All the institutions we have are staid, old, dusty and stagnant hangovers from the post enlightenment era, and we're living in a world where God has become Abrahamic, neurotic and vengeful, and scientism has excluded God. That means that psychedelic culture will either become a science based lofty academic antropological 'case study', or a Santo Daime type religion a bit too close to Christianity. My take on it is that if we could break free from the post enlightenment habits we could take it to a Buddhist like middle way level.

When people become fixed and dogmatic in academia they get stuck in their debates which contract rather than unfold, they get stuck in rituals like exams, coursework, debating, debunking, model fixing, towing the party line, etc and it gets stuck in the left brain, and in circuit 3 of the Leary model, the time binding circuit. This compromises a lot.

Now I may have been referring to a few academics for the purposes of my argument, and fair enough, that goes to show that I feel academia does have its place in this - building of the models so that we can convey it in language. But I think we have to remember to be humble, understated, spontaneous, and in touch with the heart. Compulsive academia puts people too much in the head, and psychedelic people are trying to do what? Exactly - get OUT of their heads!

So the moral of the story is, if anyone has listened to a few podcasts here and there, and have got fed up with some of them being too scholarly, and you want a 'bloke down the pub' or a 'silly naughty boy' or a 'mad avant garde anarchist' instead, these are the qualities I focus on in my podcasts. With childlike enthusiasm I'll invite people on to 'bang the world to rights' whether I've researched them or not. That may seem unprofessional to compulsive academics, but I'll end up with guests, and if they're distinguished guests and they like my approach, all the better for it. To me it's worth the gamble. I'll live with having dissenters as some of the best people on Earth have enormous armies of dissenters.

Our culture needs reshamanising and we're attempting to do it, but it seems it'll take longer than we can imagine, but if we can find it in ourselves to see ourselves as pioneers of a future model, and now we're just 'picking and eating' as we fumble over stuff, this childlike fluidity will benefit us so much more than any allegiance to any textbooks.
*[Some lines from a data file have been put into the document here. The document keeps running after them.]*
<file path="src/rtl/i2c_pkg.sv">
// Shared types and bus-level constants for the I2C slave frame timer.
package i2c_pkg;

    typedef enum logic [3:0] {
        S_IDLE      = 4'd0,
        S_ARMED     = 4'd1,
        S_DATA      = 4'd2,
        S_ACK_PREP  = 4'd3,
        S_ACK_CHECK = 4'd4,
        S_ACK_DONE  = 4'd5,
        S_HOLD      = 4'd6
    } frame_state_t;

    localparam logic I2C_ACK  = 1'b0;
    localparam logic I2C_NACK = 1'b1;

endpackage

</file>
<file path="src/rtl/i2c_bit_counter.sv">
// Per-frame bit counter; stops at DATA_BITS and flags the terminal count.
module i2c_bit_counter #(
    parameter int DATA_BITS = 8,
    parameter int CNT_W     = $clog2(DATA_BITS + 1)
) (
    input  logic             clk,
    input  logic             rst,
    input  logic             clear,
    input  logic             inc,
    output logic [CNT_W-1:0] count,
    output logic             tc
);

    localparam logic [CNT_W-1:0] TERMINAL = CNT_W'(DATA_BITS);
    localparam logic [CNT_W-1:0] ONE      = CNT_W'(1);

    logic [CNT_W-1:0] r_count;

    // clear together with inc restarts the count at the first bit of a new frame
    always_ff @(posedge clk) begin
        if (rst) begin
            r_count <= '0;
        end else if (clear) begin
            r_count <= inc ? ONE : '0;
        end else if (inc && (r_count != TERMINAL)) begin
            r_count <= r_count + ONE;
        end
    end

    assign count = r_count;
    assign tc    = (r_count == TERMINAL);

endmodule

</file>
<file path="src/rtl/i2c_frame_timer.sv">
// Slave-side I2C frame sequencer: bit timing, address phase, ack slot handling and abort detection.
module i2c_frame_timer
    import i2c_pkg::*;
#(
    parameter int DATA_BITS = 8,
    parameter int CNT_W     = $clog2(DATA_BITS + 1),
    parameter int FCNT_W    = 8
) (
    input  logic              clk,
    input  logic              rst,
    input  logic              start,
    input  logic              stop,
    input  logic              rising_edge,
    input  logic              falling_edge,
    input  logic              sda_in,
    input  logic              address_match,
    output logic [CNT_W-1:0]  bit_index,
    output logic              shift_en,
    output logic              load_tx,
    output logic              byte_received,
    output logic              ack_drive,
    output logic              ack_prep,
    output logic              ack_check,
    output logic              ack_done,
    output logic              addr_phase,
    output logic              tx_mode,
    output logic              master_nack,
    output logic              abort,
    output logic [FCNT_W-1:0] frame_count
);

    frame_state_t      r_state;
    logic              r_shift_en;
    logic              r_load_tx;
    logic              r_byte_rx;
    logic              r_master_nack;
    logic              r_abort;
    logic              r_addr_phase;
    logic              r_tx_mode;
    logic              r_nack;
    logic              r_last_sda;
    logic [FCNT_W-1:0] r_frame_count;

    logic              w_rise;
    logic              w_fall;
    logic              w_cnt_clear;
    logic              w_cnt_inc;
    logic              w_cnt_tc;
    logic [CNT_W-1:0]  w_bit_cnt;
    logic              w_midframe;

    function automatic logic [FCNT_W-1:0] sat_inc(input logic [FCNT_W-1:0] v);
        return (&v) ? v : v + FCNT_W'(1);
    endfunction

    // simultaneous SCL edges are illegal; the rising edge wins
    assign w_rise = rising_edge;
    assign w_fall = falling_edge & ~rising_edge;

    assign w_midframe = ((r_state == S_DATA) && (w_bit_cnt != '0)) ||
                        (r_state == S_ACK_PREP) || (r_state == S_ACK_CHECK);

    always_comb begin
        w_cnt_clear = 1'b0;
        w_cnt_inc   = 1'b0;
        if (stop || start) begin
            w_cnt_clear = 1'b1;
        end else if (w_rise) begin
            case (r_state)
                S_ARMED, S_ACK_DONE: begin
                    w_cnt_clear = 1'b1;
                    w_cnt_inc   = 1'b1;
                end
                S_DATA:  w_cnt_inc = ~w_cnt_tc;
                default: ;
            endcase
        end
    end

    i2c_bit_counter #(
        .DATA_BITS (DATA_BITS),
        .CNT_W     (CNT_W)
    ) u_bit_counter (
        .clk   (clk),
        .rst   (rst),
        .clear (w_cnt_clear),
        .inc   (w_cnt_inc),
        .count (w_bit_cnt),
        .tc    (w_cnt_tc)
    );

    always_ff @(posedge clk) begin
        if (rst) begin
            r_state       <= S_IDLE;
            r_shift_en    <= 1'b0;
            r_load_tx     <= 1'b0;
            r_byte_rx     <= 1'b0;
            r_master_nack <= 1'b0;
            r_abort       <= 1'b0;
            r_addr_phase  <= 1'b0;
            r_tx_mode     <= 1'b0;
            r_nack        <= 1'b0;
            r_last_sda    <= 1'b0;
            r_frame_count <= '0;
        end else begin
            r_shift_en    <= 1'b0;
            r_load_tx     <= 1'b0;
            r_byte_rx     <= 1'b0;
            r_master_nack <= 1'b0;
            r_abort       <= 1'b0;
            if (stop) begin
                if (r_state != S_IDLE) begin
                    r_abort      <= w_midframe;
                    r_state      <= S_IDLE;
                    r_tx_mode    <= 1'b0;
                    r_addr_phase <= 1'b0;
                    r_nack       <= 1'b0;
                end
            end else if (start) begin
                r_abort       <= w_midframe;
                r_state       <= S_ARMED;
                r_addr_phase  <= 1'b1;
                r_nack        <= 1'b0;
                r_frame_count <= '0;
            end else begin
                case (r_state)
                    S_ARMED, S_ACK_DONE: begin
                        if (w_rise) begin
                            r_state    <= S_DATA;
                            r_shift_en <= 1'b1;
                            r_last_sda <= sda_in;
                        end
                    end
                    S_DATA: begin
                        if (w_rise && !w_cnt_tc) begin
                            r_shift_en <= 1'b1;
                            r_last_sda <= sda_in;
                        end else if (w_fall && w_cnt_tc) begin
                            if (r_addr_phase && !address_match) begin
                                r_state <= S_HOLD;
                            end else begin
                                r_state   <= S_ACK_PREP;
                                r_byte_rx <= 1'b1;
                                // R/W is the last bit of the address frame
                                if (r_addr_phase) begin
                                    r_tx_mode <= r_last_sda;
                                end
                            end
                        end
                    end
                    S_ACK_PREP: begin
                        if (w_rise) begin
                            r_state <= S_ACK_CHECK;
                            if (r_tx_mode && !r_addr_phase && (sda_in == I2C_NACK)) begin
                                r_master_nack <= 1'b1;
                                r_nack        <= 1'b1;
                            end
                        end
                    end
                    S_ACK_CHECK: begin
                        if (w_fall) begin
                            if (r_nack) begin
                                r_state <= S_HOLD;
                            end else begin
                                r_state       <= S_ACK_DONE;
                                r_frame_count <= sat_inc(r_frame_count);
                                r_addr_phase  <= 1'b0;
                                r_load_tx     <= r_tx_mode;
                            end
                        end
                    end
                    default: ;
                endcase
            end
        end
    end

    assign bit_index     = w_bit_cnt;
    assign shift_en      = r_shift_en;
    assign load_tx       = r_load_tx;
    assign byte_received = r_byte_rx;
    assign master_nack   = r_master_nack;
    assign abort         = r_abort;
    assign addr_phase    = r_addr_phase;
    assign tx_mode       = r_tx_mode;
    assign frame_count   = r_frame_count;
    assign ack_prep      = (r_state == S_ACK_PREP);
    assign ack_check     = (r_state == S_ACK_CHECK);
    assign ack_done      = (r_state == S_ACK_DONE);
    assign ack_drive     = (ack_prep || ack_check) && (r_addr_phase || !r_tx_mode);

endmodule

</file>
<file path="config.mk">
export PLATFORM = sky130hd
export DESIGN_NAME = i2c_frame_timer
export DESIGN_NICKNAME = d
export VERILOG_FILES = /design/src/rtl/i2c_pkg.sv /design/src/rtl/i2c_bit_counter.sv /design/src/rtl/i2c_frame_timer.sv
export SDC_FILE = /design/constraint.sdc
export NUM_CORES = 1
export LEC_CHECK = 0
export BUFFER_PORTS_ARGS = -buffer_cell sky130_fd_sc_hd__buf_2
export CAP_MARGIN = 5
export CORE_MARGIN = 10
export CORE_UTILIZATION = 48
export CTS_CLUSTER_DIAMETER = 100
export DETAILED_ROUTE_END_ITERATION = 8
export GPL_TIMING_DRIVEN = 0
export PLACE_DENSITY_LB_ADDON = 0.15
export SETUP_SLACK_MARGIN = 0.1
export SLEW_MARGIN = 20
export SYNTH_ARGS = -nofsm -noshare
export SYNTH_HDL_FRONTEND = slang
export SYNTH_SLANG_ARGS = --single-unit
export TNS_END_PERCENT = 20
</file>
<file path="constraint.sdc">
create_clock -name clk -period 1.9 [get_ports clk]
set_input_delay 0.57 -clock clk [delete_from_list [all_inputs] [get_ports clk]]
set_output_delay 0.57 -clock clk [all_outputs]
set_load 0.03 [all_outputs]
</file>
==> results.py <==
metrics = {
    "worst_hold_path": {
        "hold_path.startpoint": "r_last_sda",
        "hold_class": "reg -> reg",
    },
    "detailed_routing": {
        "dr.pass1.iters": 4,
        "route.vias.total": 1406,
        "detailedRoute.firstIterationViolations": 105,
        "drt-vias-per-instance": 6.09,
        "wl_per_cell_um": 17.0,
        "drc": 0,
        "drt-total-wl_um": 3930,
        "remaining_antenna_violation_count_after_routing": 0,
    },
    "placed_design": {
        "post-dp-hpwl_um": 2870,
        "dpl.cell_count": 221,
        "dp_worst_setup_slack_ns": -0.235,
        "place_congestion": 0.847,
        "io_buffer_count": 28,
    },
    "cts": {
        "worstSkewPairLatency_ns": 0.32,
        "clock-root-buffer": "sky130_fd_sc_hd__clkbuf_4",
        "tritoncts": "built",
        "path_clk_slew_ns": 0.14,
        "tritoncts.num_buffers": 3,
        "clk_path_buf_depth": 2,
        "clock_sinks": 24,
        "holdBufCountCts": 0,
        "htree_levels": 1,
    },
    "worst_setup_path": {
        "worstPathArrival_ns": 1.46,
        "crit_path_cell_trace": "buf_6 -> clkbuf_16 -> nor3b_4 -> nor2_2 -> nor2_4 -> buf_6",
        "critical-path-max-stage-delay_ns": 0.34,
        "critical_path.startpoint": "r_state[0]",
        "critical_path.most_common_cell": "sky130_fd_sc_hd__buf_6",
        "critical_path_class": "reg -> out",
        "reg2reg_from": "r_state[0]",
        "path_max_fanout": 4,
        "critPathLaunchType": "register",
        "crit_slowest_cell": "sky130_fd_sc_hd__dfxtp_2",
        "worst_setup_path_end_kind": "primary output",
        "critical-path-top-delay-family": "buffers and inverters",
        "crit_buf_inv": 3,
        "worstPathRequired_ns": 1.33,
    },
    "timing": {
        "worst_pin_slew_ns": 0.480,
        "grt_setup_unrepaired": "yes",
        "timing.final.crit_share_pct": 107,
        "finalHoldViolCount": 0,
        "report.final.setup_viol": 5,
        "timing.slew.headroom_pct": 67.9,
        "skew_ns": 0.00131,
        "timing.final.max_slew_violations": 0,
        "worst_hold_margin_ns": 0.486,
        "max_freq_ghz": 0.494,
        "timing.final.crit_period_ns": 2.03,
        "post-route-worst-setup-slack_ns": -0.125,
    },
    "job": {
        "max_cap_violations": 0,
    },
    "die": {
        "die_height_um": 73.2,
        "effective_utilization_at_floorplan_pct": 49.7,
        "std_cell_rows": 19,
        "chipWidth_um": 73.2,
        "core_region_area_um2": 2730,
        "die_footprint_um2": 5360,
        "i_o_pins": 31,
    },
    "layout": {
        "fin_cells": 231,
        "fin_nets": 212,
        "final_layout_size_suffix_gt1_share_pct": 31.5,
        "antenna_cells_inserted": 0,
        "area_growth_syn_to_layout_pct": 28.4,
    },
    "grt": {
        "grt.overflow.total": 0,
        "grt_max_degree": 14,
        "grt_util_all_layers_pct": 14.2,
        "grt_antenna_before_repair": 0,
        "vias_in_the_first_global_route": 1330,
        "grt_first_pass_wirelength_um": 6150,
    },
    "power": {
        "power.share.combinational_pct": 10.6,
        "switching_share_pct": 25.2,
        "pwr_density_cell_nw_per_um2": 505,
        "peakVddDrop_uv": 437,
        "p_leak_nw": 0.702,
        "share_clk_of_total_power_pct": 31.9,
        "p_int_uw": 659,
        "p_seq_share_pct": 57.5,
        "power.switching_uw": 222,
    },
    "logic_synthesis": {
        "syn-instance-count": 162,
        "synth.lib_cells_used.distinct": 46,
        "synth.cell_area_um2": 1360,
        "ys_ff_latch": 24,
        "synth_enable_flop_cells": 0,
        "synth_seq_area_share_pct": 35.4,
        "synthFlopType": "sky130_fd_sc_hd__dfxtp_1",
        "avgSynthCellArea_um2": 8.39,
        "synth_fp_nets": 173,
        "async_sr_flop_fraction_pct": 0,
        "synthesis.yosys.warnings": 0,
    },
    "status": {
        "run_status": "complete, but fails checks",
        "failed_checks": "setup timing",
    },
}
## Yosys cell counts (2+ instances only)
master                     instances  area (µm²)
sky130_fd_sc_hd__a21boi_0          3        22.5
sky130_fd_sc_hd__o31ai_1           3        22.5
sky130_fd_sc_hd__nand3b_1          2        15.0
sky130_fd_sc_hd__mux2i_1           3        30.0
sky130_fd_sc_hd__nand2_1          15        56.3
sky130_fd_sc_hd__nor3_1            2        10.0
sky130_fd_sc_hd__inv_1             7        26.3
sky130_fd_sc_hd__clkbuf_1          7        26.3
sky130_fd_sc_hd__nand2b_1          3        18.8
sky130_fd_sc_hd__ha_1              3        37.5
sky130_fd_sc_hd__nand4_1           3        18.8
sky130_fd_sc_hd__and3b_1           2        17.5
sky130_fd_sc_hd__nor2_1            8        30.0
sky130_fd_sc_hd__or3_1             4        25.0
sky130_fd_sc_hd__or4_1             4        30.0
sky130_fd_sc_hd__dfxtp_1          24         480
sky130_fd_sc_hd__xor2_1            2        17.5
sky130_fd_sc_hd__a21oi_1          14        70.1
sky130_fd_sc_hd__nor2b_1           9        56.3
sky130_fd_sc_hd__a211o_1           2        17.5
sky130_fd_sc_hd__or2_2             2        12.5
sky130_fd_sc_hd__and2_1            2        12.5
sky130_fd_sc_hd__nand3_1           5        25.0
sky130_fd_sc_hd__or4b_2            2        20.0
sky130_fd_sc_hd__nor3b_1           2        15.0
sky130_fd_sc_hd__a211oi_1          2        15.0
sky130_fd_sc_hd__a31oi_1           2        12.5
sky130_fd_sc_hd__o21ai_0           5        25.0
sky130_fd_sc_hd__and4_1            2        17.5
sky130_fd_sc_hd__nor4bb_1          2        20.0
## metrics by stage
stage / cell area [µm²] / TNS (ns) / utilization (%) / power, mW
global placement: 1560 / -1.02 / 57.2 / 0.596
global route: 1740 / -0.605 / 63.8 / 0.915
finish: 1740 / -0.280 / 63.8 / 0.881
CTS: 1710 / -0.339 / 62.4 / 0.879
floorplan: 1380 / 0 / - / 0.572
detailed placement: 1560 / -1.70 / 57.2 / 0.598
## routing by layer
layer / vias to the layer above / GRT usage (%) / part of all wire [%]
met1: 669 / 15.6 / 42
met4: 0 / 6.75 / 2.7
met2: 51 / 24.5 / 50
met5: - / 0 / 0
li1: 675 / - / -
met3: 11 / 3.54 / 6.0
## flip-flops by register name, indices dropped and copies added, names as in the netlist
signal / count
u_bit_counter.count: 4
load_tx: 1
abort: 1
frame_count: 8
r_nack: 1
addr_phase: 1
byte_received: 1
r_last_sda: 1
master_nack: 1
shift_en: 1
r_state: 3
tx_mode: 1
## final cells by class
cell class / count / area [µm²]
fillers: 251 / 990
flip-flops and latches: 24 / 487
multi-input cells: 123 / 867
clock buffers: 4 / 36.3
plain buffers: 8 / 75.1
inverters: 7 / 26.3
repair buffers: 34 / 214
well taps: 31 / 38.8
## tightest hold or removal path: stages, from the launching register on
cell	delay [ns]
sky130_fd_sc_hd__dfxtp_1	0.34
sky130_fd_sc_hd__nand2b_1	0.06
sky130_fd_sc_hd__mux2i_1	0.06
## power by group through the flow
stage	Combinational, mW	Sequential [mW]	Clock (mW)
6_report	0.0932	0.507	0.281
5_1_grt	0.101	0.508	0.306
4_1_cts	0.0884	0.508	0.282
3_5_place_dp	0.0785	0.519	0
3_3_place_gp	0.0770	0.519	0
2_1_floorplan	0.0504	0.522	0
## repair_timing
action | CTS | global route
endpoints found under the setup margin | 18 | 15
gates resized for setup | 20 | 12
pin swaps | 8 | 3
gates cloned | 0 | 0
buffers inserted | 4 | 2
## placed cells by master, fill, tap and decap left out, types with 5 or more instances in the layout
cell                      synthesis  routed
sky130_fd_sc_hd__inv_1            7       7
sky130_fd_sc_hd__buf_6            1       6
sky130_fd_sc_hd__o21ai_0          5       5
sky130_fd_sc_hd__dfxtp_1         24      21
sky130_fd_sc_hd__nor2_1           8       6
sky130_fd_sc_hd__buf_4            0       6
sky130_fd_sc_hd__nand3_1          5       5
sky130_fd_sc_hd__nand2_1         15      15
sky130_fd_sc_hd__buf_2            0      24
sky130_fd_sc_hd__nor2b_1          9       8
sky130_fd_sc_hd__a21oi_1         14      13
## worst paths after layout
path | to | slack, ns | depth (start not counted)
setup / recovery | ack_drive | -0.13 | 6
hold / removal | r_last_sda | 0.49 | 2
setup reg to reg | frame_count[2] | -0.02 | 5
hold reg to reg | r_last_sda | 0.49 | 2
## kinds of logic (layout without fill, tap and decap cells)
family / Yosys count / after routing / share of synthesized area (%)
AOI/OAI and AO/OA: 40 / 40 / 19.7
buffers and inverters: 15 / 53 / 4.70
adders and majority gates: 3 / 3 / 2.76
xor gates and xnor gates: 3 / 3 / 1.93
muxes: 3 / 3 / 2.21
and+or+nand+nor: 74 / 74 / 33.3
DFF: 24 / 24 / 35.4
Note: power is estimated with default switching activity, not from simulation.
You may agree, you may not, but I think this is definitely a subject the psychedelic community really needs to address. If we could amalgamate the primal and the academic so that both sides know their place, and unify it into a new model of post modern shamanism, we could really be on our way to the most significant evolution in history and prehistory combined. We are not living in a native society, but do we ever think to find what they have in our own? I believe that we are at the beginning of an age now, rather than at the end of one.